__Given data__:
○ ○ ○ ○
<file path="src/rtl/placement_if.sv">
// -----------------------------------------------------------------------------
// placement_if
// Bundles the signals between the game controller and the ship-placement
// stage. Clock and reset stay plain ports on the modules.
//
//   placement_State      controller -> stage  high while in ship-placement state
//   ships_decided        controller -> stage  ship amount has been confirmed
//   player_amount_ships  controller -> stage  ships to place (3 bits)
//   btn_up/down/left/right/place
//                        controller -> stage  debounced active-high levels
//   cursor_x, cursor_y   stage -> controller  cursor column/row, 0..BOARD_N-1
//   board                stage -> controller  occupancy map, bit = y*BOARD_N + x
//   ships_placed         stage -> controller  ships placed so far
//   placement_done       stage -> controller  high while placement is complete
//   place_error          stage -> controller  one-cycle pulse on rejected place
//
// master: the controller side (drives the requests and buttons).
// slave:  the placement stage (drives the cursor, board and status).
// -----------------------------------------------------------------------------
interface placement_if #(
  parameter int BOARD_N = 5
);
  logic                         placement_State;
  logic                         ships_decided;
  logic [2:0]                   player_amount_ships;
  logic                         btn_up;
  logic                         btn_down;
  logic                         btn_left;
  logic                         btn_right;
  logic                         btn_place;
  logic [2:0]                   cursor_x;
  logic [2:0]                   cursor_y;
  logic [BOARD_N*BOARD_N-1:0]   board;
  logic [2:0]                   ships_placed;
  logic                         placement_done;
  logic                         place_error;

  modport master (
    output placement_State, ships_decided, player_amount_ships,
    output btn_up, btn_down, btn_left, btn_right, btn_place,
    input  cursor_x, cursor_y, board, ships_placed, placement_done, place_error
  );

  modport slave (
    input  placement_State, ships_decided, player_amount_ships,
    input  btn_up, btn_down, btn_left, btn_right, btn_place,
    output cursor_x, cursor_y, board, ships_placed, placement_done, place_error
  );
endinterface

</file>
<file path="src/rtl/placement_state.sv">
// -----------------------------------------------------------------------------
// placement_state
// Ship-placement stage of the board game. While the controller holds
// placement_State, the player moves a wrapping cursor with the direction
// buttons and drops ships with btn_place until the requested number (capped
// at BOARD_N) has been placed. The finished board is held for the attack
// stage until the next placement round begins.
//
// Ports
//   clk    game clock; every register updates on the falling edge
//   rst    asynchronous, active-low reset
//   bus    placement_if.slave (requests/buttons in, cursor/board/status out)
// -----------------------------------------------------------------------------
module placement_state #(
  parameter int BOARD_N = 5
) (
  input  logic         clk,
  input  logic         rst,
  placement_if.slave   bus
);

  localparam int CELLS = BOARD_N * BOARD_N;
  localparam int IDX_W = $clog2(CELLS);
  localparam logic [2:0] COORD_MAX  = 3'(BOARD_N - 1);
  localparam logic [2:0] TARGET_MAX = 3'(BOARD_N);

  typedef enum logic [1:0] {
    IDLE  = 2'd0,
    PLACE = 2'd1,
    DONE  = 2'd2
  } state_t;

  // Button vector layout: {up, down, left, right, place}
  localparam int B_UP    = 4;
  localparam int B_DOWN  = 3;
  localparam int B_LEFT  = 2;
  localparam int B_RIGHT = 1;
  localparam int B_PLACE = 0;

  state_t           state_q, state_d;
  logic [2:0]       cx_q, cx_d;
  logic [2:0]       cy_q, cy_d;
  logic [2:0]       ships_q, ships_d;
  logic [2:0]       target_q, target_d;
  logic [CELLS-1:0] board_q, board_d;
  logic             err_q, err_d;

  logic [4:0]       btn_now;
  logic [4:0]       btn_prev_q;
  logic [4:0]       btn_edge;
  logic [IDX_W-1:0] cell_idx;

  assign btn_now  = {bus.btn_up, bus.btn_down, bus.btn_left, bus.btn_right, bus.btn_place};
  // A held button produces one action: only the rising level counts.
  assign btn_edge = btn_now & ~btn_prev_q;

  // Cell under the cursor before any move in this cycle is applied.
  assign cell_idx = IDX_W'(cy_q) * IDX_W'(BOARD_N) + IDX_W'(cx_q);

  // NOTE: sequential state uses non-blocking assignments so every register
  // samples the values from before this edge, regardless of statement order.
  always_ff @(negedge clk or negedge rst) begin
    if (!rst) begin
      state_q    <= IDLE;
      cx_q       <= '0;
      cy_q       <= '0;
      ships_q    <= '0;
      target_q   <= '0;
      board_q    <= '0;
      err_q      <= 1'b0;
      btn_prev_q <= '0;
    end else begin
      state_q    <= state_d;
      cx_q       <= cx_d;
      cy_q       <= cy_d;
      ships_q    <= ships_d;
      target_q   <= target_d;
      board_q    <= board_d;
      err_q      <= err_d;
      btn_prev_q <= btn_now;
    end
  end

  // NOTE: every variable gets a default before the case statement so no path
  // leaves a value unassigned, which would otherwise infer a latch.
  always_comb begin
    state_d  = state_q;
    cx_d     = cx_q;
    cy_d     = cy_q;
    ships_d  = ships_q;
    target_d = target_q;
    board_d  = board_q;
    err_d    = 1'b0;

    unique case (state_q)
      IDLE: begin
        if (bus.placement_State && bus.ships_decided && (bus.player_amount_ships != 3'd0)) begin
          state_d  = PLACE;
          target_d = (bus.player_amount_ships > TARGET_MAX) ? TARGET_MAX : bus.player_amount_ships;
          board_d  = '0;
          ships_d  = '0;
          cx_d     = '0;
          cy_d     = '0;
        end
      end

      PLACE: begin
        if (!bus.placement_State) begin
          // Controller left placement early: the round is abandoned.
          state_d = IDLE;
          board_d = '0;
          ships_d = '0;
          cx_d    = '0;
          cy_d    = '0;
        end else begin
          if (btn_edge[B_PLACE]) begin
            if (board_q[cell_idx]) begin
              err_d = 1'b1;
            end else begin
              board_d[cell_idx] = 1'b1;
              ships_d           = 3'(ships_q + 3'd1);
              if (3'(ships_q + 3'd1) == target_q) begin
                state_d = DONE;
              end
            end
          end

          // One move per cycle, priority up > down > left > right.
          if (btn_edge[B_UP]) begin
            cy_d = (cy_q == 3'd0) ? COORD_MAX : 3'(cy_q - 3'd1);
          end else if (btn_edge[B_DOWN]) begin
            cy_d = (cy_q == COORD_MAX) ? 3'd0 : 3'(cy_q + 3'd1);
          end else if (btn_edge[B_LEFT]) begin
            cx_d = (cx_q == 3'd0) ? COORD_MAX : 3'(cx_q - 3'd1);
          end else if (btn_edge[B_RIGHT]) begin
            cx_d = (cx_q == COORD_MAX) ? 3'd0 : 3'(cx_q + 3'd1);
          end
        end
      end

      DONE: begin
        // Board and count stay visible to the attack stage.
        if (!bus.placement_State) begin
          state_d = IDLE;
        end
      end

      default: state_d = IDLE;
    endcase
  end

  assign bus.cursor_x       = cx_q;
  assign bus.cursor_y       = cy_q;
  assign bus.board          = board_q;
  assign bus.ships_placed   = ships_q;
  assign bus.placement_done = (state_q == DONE);
  assign bus.place_error    = err_q;

endmodule

</file>
<file path="src/flat_wrapper.sv">
// flat-port wrapper written by rule: the top's interface ports become plain ports
module placement_state_flat 
#(
  parameter int BOARD_N = 5
)
  (clk, rst, bus_placement_State, bus_ships_decided, bus_player_amount_ships, bus_btn_up, bus_btn_down, bus_btn_left, bus_btn_right, bus_btn_place, bus_cursor_x, bus_cursor_y, bus_board, bus_ships_placed, bus_placement_done, bus_place_error);
  placement_if #(.BOARD_N(BOARD_N)) bus_i ();
  input  logic clk;
  input  logic rst;
  input wire logic [$bits(bus_i.placement_State)-1:0] bus_placement_State;
  input wire logic [$bits(bus_i.ships_decided)-1:0] bus_ships_decided;
  input wire logic [$bits(bus_i.player_amount_ships)-1:0] bus_player_amount_ships;
  input wire logic [$bits(bus_i.btn_up)-1:0] bus_btn_up;
  input wire logic [$bits(bus_i.btn_down)-1:0] bus_btn_down;
  input wire logic [$bits(bus_i.btn_left)-1:0] bus_btn_left;
  input wire logic [$bits(bus_i.btn_right)-1:0] bus_btn_right;
  input wire logic [$bits(bus_i.btn_place)-1:0] bus_btn_place;
  output wire logic [$bits(bus_i.cursor_x)-1:0] bus_cursor_x;
  output wire logic [$bits(bus_i.cursor_y)-1:0] bus_cursor_y;
  output wire logic [$bits(bus_i.board)-1:0] bus_board;
  output wire logic [$bits(bus_i.ships_placed)-1:0] bus_ships_placed;
  output wire logic [$bits(bus_i.placement_done)-1:0] bus_placement_done;
  output wire logic [$bits(bus_i.place_error)-1:0] bus_place_error;
  assign bus_i.placement_State = bus_placement_State;
  assign bus_i.ships_decided = bus_ships_decided;
  assign bus_i.player_amount_ships = bus_player_amount_ships;
  assign bus_i.btn_up = bus_btn_up;
  assign bus_i.btn_down = bus_btn_down;
  assign bus_i.btn_left = bus_btn_left;
  assign bus_i.btn_right = bus_btn_right;
  assign bus_i.btn_place = bus_btn_place;
  assign bus_cursor_x = bus_i.cursor_x;
  assign bus_cursor_y = bus_i.cursor_y;
  assign bus_board = bus_i.board;
  assign bus_ships_placed = bus_i.ships_placed;
  assign bus_placement_done = bus_i.placement_done;
  assign bus_place_error = bus_i.place_error;
  placement_state #(.BOARD_N(BOARD_N)) u_core (.clk(clk), .rst(rst), .bus(bus_i));
endmodule
</file>
<file path="config.mk">
export PLATFORM = sky130hd
export DESIGN_NAME = placement_state_flat
export DESIGN_NICKNAME = d
export VERILOG_FILES = /design/src/rtl/placement_if.sv /design/src/rtl/placement_state.sv /design/src/flat_wrapper.sv
export SDC_FILE = /design/constraint.sdc
export NUM_CORES = 1
export LEC_CHECK = 0
export CORE_MARGIN = 4
export CORE_UTILIZATION = 40
export CTS_CLUSTER_SIZE = 20
export DETAILED_ROUTE_END_ITERATION = 16
export SLEW_MARGIN = 20
export SYNTH_ARGS = -nofsm -noshare
export SYNTH_HDL_FRONTEND = slang
export SYNTH_SLANG_ARGS = --single-unit
</file>
<file path="constraint.sdc">
create_clock -name clk -period 4.45 [get_ports clk]
set_clock_uncertainty 0.05 [all_clocks]
set_input_delay 1.1125 -clock clk [delete_from_list [all_inputs] [get_ports clk]]
set_output_delay 1.1125 -clock clk [all_outputs]
set_load 0.03 [all_outputs]
</file>
==> impl_metrics.tcl <==
set metrics [dict create \
    status "finished clean" \
    grt_pass1_wl_um 10540 \
    cts_tree "yes" \
    power_mw 1.216 \
    critPathKind "in -> reg" \
    async_reset_ff_frac 1.000 \
    dpl.hpwl_um 4672 \
    gp_congestion 0.8252 \
    grt_pass1_vias 2106 \
    setup_viol 0 \
    layout_setup_ws_ns 0.05432 \
    wl_per_cell_um 16.34 \
    numClockSinks 45 \
    drtIter0Drc 75 \
    irDropWorstVdd_mv 0.1606 \
    synth_top_family_by_area "compound AO/OA/AOI/OAI gates" \
    synth_top_area_cell "dfrtn_1" \
    synthXorXnorAreaFrac 0.03725 \
    drive_gt1_frac 0.3153 \
    synth-simple-area-share 0.1306 \
    clock_path_buffers 2 \
    port_buffers 47 \
    via_count 2134 \
    pin_count 48 \
    swShare 0.3446 \
    synth-seq-cells 45 \
    routed_wl_um 6387 \
    start_util 0.4096 \
    cts_made_buffers 5 \
    cts_hold_buf 0 \
    multi_input_area_um2 1443 \
    p_comb_frac 0.364 \
    synth_edf_count 0 \
    dp_slack_ns -0.5701 \
    synth_area_um2 2586 \
    finalHoldViolCount 0 \
    power_density_nw_per_um2 348.9 \
    p_switching_mw 0.4192 \
    relSlewSlack 0.6187 \
    hold_path.class "reg -> reg" \
    mostFrequentLayoutCell "buf_4" \
    htreeDepth 2 \
    syn-num-nets 267 \
    maxCapViolations 0 \
    whs_ns 0.4215 \
    layout_common_cells "buf_4 (60), dfrtn_1 (45), ha_1 (17)" \
    ys_seq_area_frac 0.4354 \
    core.rowCount 29 \
    grt_use_total 0.1712 \
    crit_fanout 25 \
    dieArea_um2 7816 \
    arrival_ns 2.27 \
    crit_required_ns 2.32 \
    ys_top_cells_by_area "dfrtn_1 (44%), ha_1 (8.2%), a32o_1 (6.2%)" \
    ys_types 52 \
    worstSetupEndpointType "flip-flop" \
    grt_max_degree 46 \
    worst_pin_slew_ns 0.5679 \
    synth_cells 237 \
    synth_compound_area_frac 0.2037 \
    antenna_found_initial 0 \
    antennaDiodeCount 0 \
    ant_nets 0 \
    syn_avg_cell_area_um2 10.91 \
    synthMuxAreaShare 0.05999 \
    synth_fa_ha_area_frac 0.08999 \
    cts-root-buf "clkbuf_8" \
    clk_latency_ns 0.30 \
    power_frac_seq 0.372 \
    internal_power_mw 0.7971 \
    path_clk_slew_ns 0.06 \
    synth.top_cell.area_share 0.4354 \
    via_per_inst 5.458 \
    core_area_um2 6314 \
    first_pass_iters 4 \
    num-nets-final 343 \
    synthFlopType "dfrtn_1" \
    yosysWarnings 0 \
    placed_cells 379 \
    die_width_um 88.41 \
    layout.cells.non_filler 391 \
    drv_slew 0 \
    seqCellArea_um2 1126 \
    overflow 0 \
    p_leak_nw 1.745 \
    area_growth_pct 34.78 \
    fill_cells 591 \
    drc 0 \
    start_kind "input port" \
    p_clk_frac 0.263 \
    dieHeight_um 88.41 \
    setup_tns_ns 0 \
]
[critical path, stage by stage]
cell and delay (ns):
clkdlybuf4s15_1 0.23, nand2_1 0.18, or2_2 0.15, buf_4 0.10
nand2_2 0.07, buf_12 0.17, a22o_1 0.24
[worst paths after layout]
kind,startpoint,endpoint,slack [ns],depth (start not counted)
setup / recovery,bus_placement_State,u_core.bus.board[11]$_DFFE_NN0P_,0.05,7
hold / removal,u_core.bus.board[7]$_DFFE_NN0P_,u_core.bus.board[7]$_DFFE_NN0P_,0.42,1
setup reg to reg,u_core.bus.cursor_y[2]$_DFFE_NN0P_,u_core.bus.ships_placed[2]$_DFFE_NN0P_,0.89,11
hold reg to reg,u_core.bus.board[7]$_DFFE_NN0P_,u_core.bus.board[7]$_DFFE_NN0P_,0.42,1
max in group asynchronous,rst,u_core.btn_prev_q[1]$_DFF_NN0_,1.24,2
min in group asynchronous,rst,u_core.bus.board[7]$_DFFE_NN0P_,2.84,2
[state kept, by name, indices dropped and copies added, names as in the netlist]
register,count
u_core.bus.place_error,1
u_core.bus.cursor_y,3
u_core.bus.ships_placed,3
u_core.state_q,2
u_core.btn_prev_q,5
u_core.target_q,3
u_core.bus.board,25
u_core.bus.cursor_x,3
[stage by stage]
stage                     instance area [µm²]  utilization
after CTS                                3385       0.5361
final                                    3486       0.5521
after global placement                   3241       0.5133
after floorplan                          2606            -
after global routing                     3486       0.5521
after detailed placement                 3241       0.5133
[routing by layer]
metal | part of all wire | routed length [µm] | up-vias | global-route usage
li1 | - | - | 1036 | -
met1 | 0.46 | 2967 | 1041 | 0.2397
met2 | 0.48 | 3034 | 51 | 0.2767
met3 | 0.052 | 331 | 6 | 0.03352
met4 | 0.0083 | 53 | 0 | 0.03709
met5 | 0 | 0 | - | 0
[power groups by stage]
| stage | clock network (mW) | registers [mW] | logic, mW |
|---|---|---|---|
| 2_1_floorplan | 0 | 0.486 | 0.264 |
| 3_3_place_gp | 0 | 0.459 | 0.419 |
| 3_5_place_dp | 0 | 0.460 | 0.425 |
| 4_1_cts | 0.332 | 0.453 | 0.428 |
| 5_1_grt | 0.346 | 0.457 | 0.487 |
| 6_report | 0.320 | 0.453 | 0.443 |
[Yosys cell counts, drive strengths merged (4+ instances only)]
cell / n
dfrtn: 45
ha: 17
nor2: 17
a32o: 16
inv: 14
nand2: 13
a22o: 12
o21ai: 11
a21oi: 8
xnor2: 8
mux2: 7
nor2b: 7
buf: 6
nor3: 6
a21o: 4
[area by class of cell]
type | instances | area share
clock buffers | 7 | 0.02477
clock inverters | 1 | 0.008615
inverters | 14 | 0.01508
multi-input cells | 170 | 0.4139
flip-flops and latches | 45 | 0.3230
well taps | 77 | 0.02764
repair buffers | 77 | 0.1870
[logic make-up after synthesis]
| family | count (synthesis) |
|---|---|
| adders and majority gates | 18 |
| DFF | 45 |
| AOI/OAI and AO/OA | 67 |
| buffers and inverters | 22 |
| and+or+nand+nor | 63 |
| xor gates and xnor gates | 11 |
| muxes | 11 |
[repair_timing]
item | CTS | global route
gates cloned | 0 | 0
gates resized for setup | 12 | 27
hold endpoints to repair | 0 | 0
setup endpoints to repair | 40 | 37
pin swaps | 2 | 6
buffers inserted | 2 | 2
(Power assumes the default switching activity.)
○ ○ ○ ○
__Task goal__: Identify every line above that includes the word "routing", and show those lines.

__Written reply__:
after global routing                     3486       0.5521
[routing by layer]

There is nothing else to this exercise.